Short answer · Medically reviewed summary · Last updated: 2026-05-08
Autosomal recessive multiple pterygium syndrome, also known as Escobar syndrome, is a hereditary genetic condition caused by mutations in the CHRNG gene. It follows an autosomal recessive inheritance pattern, meaning an individual must inherit two copies of the mutated gene—one from each carrier parent—to manifest the syndrome. Is Escobar syndrome hereditary? Yes, Autosomal recessive multiple pterygium syndrome (Escobar syndrome) is strictly hereditary.
Is Autosomal recessive multiple pterygium syndrome / Escobar syndrome hereditary?
Is Autosomal recessive multiple pterygium syndrome / Escobar syndrome hereditary? The genetic component explained in plain language, reviewed against medical sources, with patient experiences.

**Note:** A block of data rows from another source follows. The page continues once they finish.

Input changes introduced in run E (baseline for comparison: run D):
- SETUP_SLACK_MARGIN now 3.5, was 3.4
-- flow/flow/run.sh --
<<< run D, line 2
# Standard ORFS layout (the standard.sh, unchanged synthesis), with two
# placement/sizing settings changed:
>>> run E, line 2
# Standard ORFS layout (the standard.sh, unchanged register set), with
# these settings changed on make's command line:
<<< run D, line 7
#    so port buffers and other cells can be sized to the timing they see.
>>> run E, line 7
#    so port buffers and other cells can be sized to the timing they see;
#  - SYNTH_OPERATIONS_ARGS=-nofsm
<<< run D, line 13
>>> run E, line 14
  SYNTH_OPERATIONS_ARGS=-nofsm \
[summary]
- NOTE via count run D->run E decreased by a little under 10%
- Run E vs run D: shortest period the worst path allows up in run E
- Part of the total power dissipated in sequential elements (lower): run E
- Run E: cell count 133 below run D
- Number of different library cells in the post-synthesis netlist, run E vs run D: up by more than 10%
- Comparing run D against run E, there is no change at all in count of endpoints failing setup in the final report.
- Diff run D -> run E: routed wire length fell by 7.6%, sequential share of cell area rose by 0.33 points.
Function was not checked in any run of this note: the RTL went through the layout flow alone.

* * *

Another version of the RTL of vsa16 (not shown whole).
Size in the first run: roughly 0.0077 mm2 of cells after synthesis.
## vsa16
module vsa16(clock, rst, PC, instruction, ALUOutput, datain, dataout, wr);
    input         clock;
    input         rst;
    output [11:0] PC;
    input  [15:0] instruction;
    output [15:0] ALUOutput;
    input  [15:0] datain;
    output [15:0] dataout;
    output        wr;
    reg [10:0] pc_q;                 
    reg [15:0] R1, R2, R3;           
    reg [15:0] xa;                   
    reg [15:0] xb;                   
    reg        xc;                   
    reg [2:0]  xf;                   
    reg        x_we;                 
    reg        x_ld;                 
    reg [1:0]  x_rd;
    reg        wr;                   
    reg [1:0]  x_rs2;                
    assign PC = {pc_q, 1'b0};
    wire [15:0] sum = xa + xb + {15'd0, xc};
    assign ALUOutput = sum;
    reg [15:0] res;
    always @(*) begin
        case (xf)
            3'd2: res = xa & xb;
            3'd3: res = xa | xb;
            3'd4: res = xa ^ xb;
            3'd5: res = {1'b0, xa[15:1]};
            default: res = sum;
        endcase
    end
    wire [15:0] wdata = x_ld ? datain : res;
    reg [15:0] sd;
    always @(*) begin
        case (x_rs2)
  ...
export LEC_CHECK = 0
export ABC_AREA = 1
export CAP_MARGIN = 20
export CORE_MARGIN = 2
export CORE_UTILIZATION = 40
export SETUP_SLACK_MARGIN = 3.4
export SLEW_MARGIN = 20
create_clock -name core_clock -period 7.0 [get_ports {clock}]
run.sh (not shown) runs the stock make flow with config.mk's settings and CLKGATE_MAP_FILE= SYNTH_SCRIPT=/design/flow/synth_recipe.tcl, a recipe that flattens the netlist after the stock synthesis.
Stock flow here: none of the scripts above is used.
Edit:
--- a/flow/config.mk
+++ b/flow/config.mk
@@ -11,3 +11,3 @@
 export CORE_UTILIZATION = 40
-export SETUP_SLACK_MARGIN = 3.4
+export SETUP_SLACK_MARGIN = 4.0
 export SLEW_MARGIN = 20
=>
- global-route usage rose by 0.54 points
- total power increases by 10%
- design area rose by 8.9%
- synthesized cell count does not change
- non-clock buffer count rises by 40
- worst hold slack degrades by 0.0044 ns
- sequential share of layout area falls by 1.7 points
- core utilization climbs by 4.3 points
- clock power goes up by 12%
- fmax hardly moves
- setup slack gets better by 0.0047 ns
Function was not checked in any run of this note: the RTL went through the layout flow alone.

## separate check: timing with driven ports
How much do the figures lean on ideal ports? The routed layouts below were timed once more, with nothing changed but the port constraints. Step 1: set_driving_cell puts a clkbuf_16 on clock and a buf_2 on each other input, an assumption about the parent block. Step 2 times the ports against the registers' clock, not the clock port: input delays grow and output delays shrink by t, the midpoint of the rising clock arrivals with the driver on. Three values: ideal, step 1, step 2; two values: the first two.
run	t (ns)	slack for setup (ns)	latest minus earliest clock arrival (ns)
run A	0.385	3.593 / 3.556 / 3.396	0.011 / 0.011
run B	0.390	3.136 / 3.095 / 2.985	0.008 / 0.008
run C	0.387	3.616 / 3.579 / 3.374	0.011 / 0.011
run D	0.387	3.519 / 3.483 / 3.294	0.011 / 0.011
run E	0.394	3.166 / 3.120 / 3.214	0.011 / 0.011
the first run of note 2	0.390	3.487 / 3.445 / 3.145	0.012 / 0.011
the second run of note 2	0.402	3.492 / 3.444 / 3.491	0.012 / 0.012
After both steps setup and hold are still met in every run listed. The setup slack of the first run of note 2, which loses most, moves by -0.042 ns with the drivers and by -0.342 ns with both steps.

Autosomal recessive multiple pterygium syndrome, also known as Escobar syndrome, is a hereditary genetic condition caused by mutations in the CHRNG gene. It follows an autosomal recessive inheritance pattern, meaning an individual must inherit two copies of the mutated gene—one from each carrier parent—to manifest the syndrome.

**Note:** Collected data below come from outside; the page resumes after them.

From an optimization exercise on the open Yosys and OpenROAD flow, aimed at small area; shortcuts taken in it are not production practice.
The RTL was checked by simulation tests, not by an equivalence proof against the original design.
Power is estimated from default activity; no workload was simulated.

--- design.v ---
module ddk_core(
        input   wire  SysClk,
        input   wire  SysRst,
        output  reg   RX1,
        input   wire  DataClk,
        input   wire  DataWe,
        input   wire  [15:0]  DATA,
        input   wire  [5:0]    CH3_IN,
        output  wire  [5:0]    CH3_OUT,
        output  wire  [5:0]    CH3_OE,
        input   wire  [5:0]    CH4_IN,
        output  wire  [5:0]    CH4_OUT,
        output  wire  [5:0]    CH4_OE,
        input   wire  [5:0]    CH5_IN,
        output  wire  [5:0]    CH5_OUT,
        output  wire  [5:0]    CH5_OE,
        input   wire  [5:0]    CH6_IN,
        output  wire  [5:0]    CH6_OUT,
        output  wire  [5:0]    CH6_OE,
        input   wire  [5:0]    CH7_IN,
        output  wire  [5:0]    CH7_OUT,
        output  wire  [5:0]    CH7_OE,
        input   wire  [5:0]    CH8_IN);
reg dirty, clean, stb;
always @(posedge SysClk) begin
  dirty <= DataClk;
  clean <= dirty;
  stb   <= clean ^ dirty;
end
wire [7:0] adr  = DATA[15:8];
wire [7:0] wdat = DATA[7:0];
wire [3:0] hi   = adr[7:4];
wire [3:0] lo   = adr[3:0];
wire       wr   = stb & DataWe;
reg rd1, valid;
always @(posedge SysClk) begin
  if (SysRst) begin
    rd1   <= 1'b0;
    valid <= 1'b0;
  end else begin
    rd1   <= stb & ~DataWe;
    valid <= rd1;
  end
end
reg       cg_en;
reg       div_clk;
reg [7:0] div;
reg [7:0] periods;
wire      clka = div_clk & cg_en;
always @(posedge SysClk) begin
  if (SysRst) begin
    div     <= 8'd0;
    cg_en   <= 1'b0;
    div_clk <= 1'b0;
    periods <= 8'd0;
  end else begin
    periods <= periods + 1'b1;
    if (periods == div) begin
      periods <= 8'd0;
      div_clk <= ~div_clk;
    end
    if (wr && hi == 4'h8 && lo == 4'h0)
      cg_en <= wdat[0];
    if (wr && hi == 4'h8 && lo == 4'h1) begin
      div     <= wdat;
      periods <= 8'd0;
    end
  end
end
reg  [29:0]  ch_data;
reg  [29:0]  ch_oe;
reg  [149:0] conf;
wire [29:0]  ch_in  = {CH7_IN, CH6_IN, CH5_IN, CH4_IN, CH3_IN};
wire [29:0]  ch_out;
genvar p, q;
generate
  for (p = 0; p < 5; p = p + 1) begin : g_port
    wire sel = wr && hi == (p + 2);
    always @(posedge SysClk) begin
      if (SysRst) begin
        ch_data[p*6 +: 6]  <= 6'd0;
        ch_oe[p*6 +: 6]    <= 6'd0;
        conf[p*30 +: 30]   <= 30'd0;
      end else if (sel) begin
        if (lo == 4'h0) ch_data[p*6 +: 6] <= wdat[5:0];
        if (lo == 4'h1) ch_oe[p*6 +: 6]   <= wdat[5:0];
        if (lo == 4'h2) conf[p*30 +  0 +: 5] <= wdat[4:0];
        if (lo == 4'h3) conf[p*30 +  5 +: 5] <= wdat[4:0];
        if (lo == 4'h4) conf[p*30 + 10 +: 5] <= wdat[4:0];
        if (lo == 4'h5) conf[p*30 + 15 +: 5] <= wdat[4:0];
        if (lo == 4'h6) conf[p*30 + 20 +: 5] <= wdat[4:0];
        if (lo == 4'h7) conf[p*30 + 25 +: 5] <= wdat[4:0];
      end
    end
    for (q = 0; q < 6; q = q + 1) begin : g_pin
      wire [4:0] c = conf[p*30 + q*5 +: 5];
      assign ch_out[p*6 + q] = (c[4:1] != 4'd0) ? 1'b0 :
                               c[0] ? clka : ch_data[p*6 + q];
    end
  end
endgenerate
assign {CH7_OUT, CH6_OUT, CH5_OUT, CH4_OUT, CH3_OUT} = ch_out;
assign {CH7_OE,  CH6_OE,  CH5_OE,  CH4_OE,  CH3_OE}  = ch_oe;
reg  [1:3] rs_start, rs_stop;
reg        start, stop;
reg        force_rst;
reg        cnt_state;
reg [31:0] count;
wire       cnt_rst = SysRst | force_rst;
always @(posedge SysClk) begin
  start    <= rs_start[3] & ~rs_start[2];
  stop     <= rs_stop[3]  & ~rs_stop[2];
  rs_start <= {CH8_IN[0], rs_start[1:2]};
  rs_stop  <= {CH8_IN[1], rs_stop[1:2]};
end
always @(posedge SysClk) begin
  if (SysRst)
    force_rst <= 1'b0;
  else if (wr && hi == 4'h7 && lo == 4'h0)
    force_rst <= wdat[0];
end
always @(posedge SysClk) begin
  if (cnt_rst) begin
    cnt_state <= 1'b0;
    count     <= 32'd0;
  end else if (!cnt_state) begin
    if (start) begin
      count     <= 32'd0;
      cnt_state <= 1'b1;
    end
  end else begin
    count <= count + 1'b1;
    if (stop)
      cnt_state <= 1'b0;
  end
end
reg [7:0] rdat;
integer k;
always @(*) begin
  rdat = 8'd0;
  for (k = 0; k < 5; k = k + 1) begin
    if (hi == k + 2 && !lo[3]) begin
      case (lo[2:0])
        3'd0: rdat[5:0] = ch_in[k*6 +: 6];
        3'd1: rdat[5:0] = ch_oe[k*6 +: 6];
        3'd2: rdat[4:0] = conf[k*30 +  0 +: 5];
        3'd3: rdat[4:0] = conf[k*30 +  5 +: 5];
        3'd4: rdat[4:0] = conf[k*30 + 10 +: 5];
        3'd5: rdat[4:0] = conf[k*30 + 15 +: 5];
        3'd6: rdat[4:0] = conf[k*30 + 20 +: 5];
        default: rdat[4:0] = conf[k*30 + 25 +: 5];
      endcase
    end
  end
  if (hi == 4'h7) begin
    case (lo)
      4'h0: rdat[0] = cnt_rst;
      4'h1: rdat = count[7:0];
      4'h2: rdat = count[15:8];
      4'h3: rdat = count[23:16];
      4'h4: rdat = count[31:24];
      default: rdat = 8'd0;
    endcase
  end
  if (hi == 4'h8) begin
    if (lo == 4'h0) rdat[0] = cg_en;
    if (lo == 4'h1) rdat = div;
  end
end
function [11:0] enc;
  input [7:0] a;
  input [7:0] d;
  reg [3:0] h, l;
  begin
    h = a[7:4];
    l = a[3:0];
    if (h >= 4'h2 && h <= 4'h6 && !l[3]) begin
      if (l[2:1] == 2'b00)
        enc = {2'b10, h[2:0], l[0], d[5:0]};
      else if (h == 4'h6)
        enc = {2'b11, l[2:1], 2'b00, l[0], d[4:0]};
      else
        enc = {2'b11, h[2], h[0], l[2:0], d[4:0]};
    end else if (h == 4'h7 && l <= 4'h4)
      enc = {1'b0, l[2:0], d};
    else if (h == 4'h8 && l[3:1] == 3'b000)
      enc = {1'b0, 2'b11, l[0], d};
    else
      enc = {1'b0, 3'b101, a};
  end
endfunction
function [16:0] dec;    
  input [11:0] e;
  reg [4:0] c;
  begin
    c = e[9:5];
    if (e[11:10] == 2'b11) begin
      if (c[2:1] == 2'b00)
        dec = {1'b1, 4'h6, 1'b0, c[4:3], c[0], 3'b000, e[4:0]};
      else
        dec = {1'b1, 1'b0, c[4], ~c[4], c[3], 1'b0, c[2:0], 3'b000, e[4:0]};
    end else if (e[11:10] == 2'b10)
      dec = {1'b1, 1'b0, e[9:7], 3'b000, e[6], 2'b00, e[5:0]};
    else if (e[10:8] == 3'b101)
      dec = {1'b0, e[7:0], 8'd0};
    else if (e[10:9] == 2'b11)
      dec = {1'b1, 4'h8, 3'b000, e[8], e[7:0]};
    else
      dec = {1'b1, 4'h7, 1'b0, e[10:8], e[7:0]};
  end
endfunction
reg [11:0] mem [0:31];
reg [5:0]  wptr, rptr;
reg [11:0] qe;
reg [1:0]  rf_state;
wire empty = (wptr == rptr);
wire full  = (wptr[4:0] == rptr[4:0]) && (wptr[5] != rptr[5]);
wire fifo_re = (rf_state == 2'd0) && !empty;
wire fifo_we = valid && !full;
reg [11:0] rd_e;
always @(posedge SysClk)
  if (stb)
    rd_e <= enc(adr, rdat);
always @(posedge SysClk)
  if (fifo_we)
    mem[wptr[4:0]] <= rd_e;
always @(posedge SysClk) begin
  if (SysRst) begin
    wptr <= 6'd0;
    rptr <= 6'd0;
  end else begin
    if (fifo_we)
      wptr <= wptr + 1'b1;
    if (fifo_re) begin
      rptr <= rptr + 1'b1;
      qe   <= mem[rptr[4:0]];
    end
  end
end
wire [16:0] qd = dec(qe);
reg  tx_en;
wire tx_rdy;
always @(posedge SysClk) begin
  if (SysRst) begin
    rf_state <= 2'd0;
    tx_en    <= 1'b0;
  end else begin
    tx_en <= 1'b0;
    case (rf_state)
      2'd0: if (fifo_re) rf_state <= 2'd1;
      default:
        if (!tx_en && tx_rdy) begin
          tx_en    <= 1'b1;
          rf_state <= rf_state + 1'b1;
        end
    endcase
  end
end
wire [7:0] tx_byte = (rf_state == 2'd2) ? {7'd0, qd[16]} :
                     (rf_state == 2'd3) ? qd[15:8] : qd[7:0];
reg [7:0] tx_sh;
reg [1:0] u_state;
reg [2:0] bit_cnt;
reg [8:0] etu_cnt;
wire      etu_full = (etu_cnt == 9'd434);
assign    tx_rdy = (u_state == 2'd0);
always @(posedge SysClk) begin
  if (SysRst) begin
    u_state <= 2'd0;
    RX1     <= 1'b1;
  end else begin
    etu_cnt <= etu_cnt + 1'b1;
    case (u_state)
      2'd0:
        if (tx_en) begin
          RX1     <= 1'b0;
          tx_sh   <= tx_byte;
          u_state <= 2'd1;
          etu_cnt <= 9'd0;
          bit_cnt <= 3'd0;
        end
      2'd1:
        if (etu_full) begin
          etu_cnt <= 9'd0;
          bit_cnt <= bit_cnt + 1'b1;
          RX1     <= tx_sh[0];
          tx_sh   <= {tx_sh[0], tx_sh[7:1]};
          if (bit_cnt == 3'd7)
            u_state <= 2'd2;
        end
      2'd2:
        if (etu_full) begin
          etu_cnt <= 9'd0;
          RX1     <= 1'b1;
          u_state <= 2'd3;
        end
      default:
        if (etu_full) begin
          etu_cnt <= 9'd0;
          u_state <= 2'd0;
        end
    endcase
  end
end
endmodule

Is Escobar syndrome hereditary?
Yes, Autosomal recessive multiple pterygium syndrome (Escobar syndrome) is strictly hereditary. It is classified as an autosomal recessive disorder, which means the condition is passed down through families via specific genetic mutations. It is not caused by environmental factors, and because it is recessive, parents who are asymptomatic carriers of a CHRNG mutation have a 25% chance with each pregnancy of having a child affected by Escobar syndrome.
How is the condition passed through families?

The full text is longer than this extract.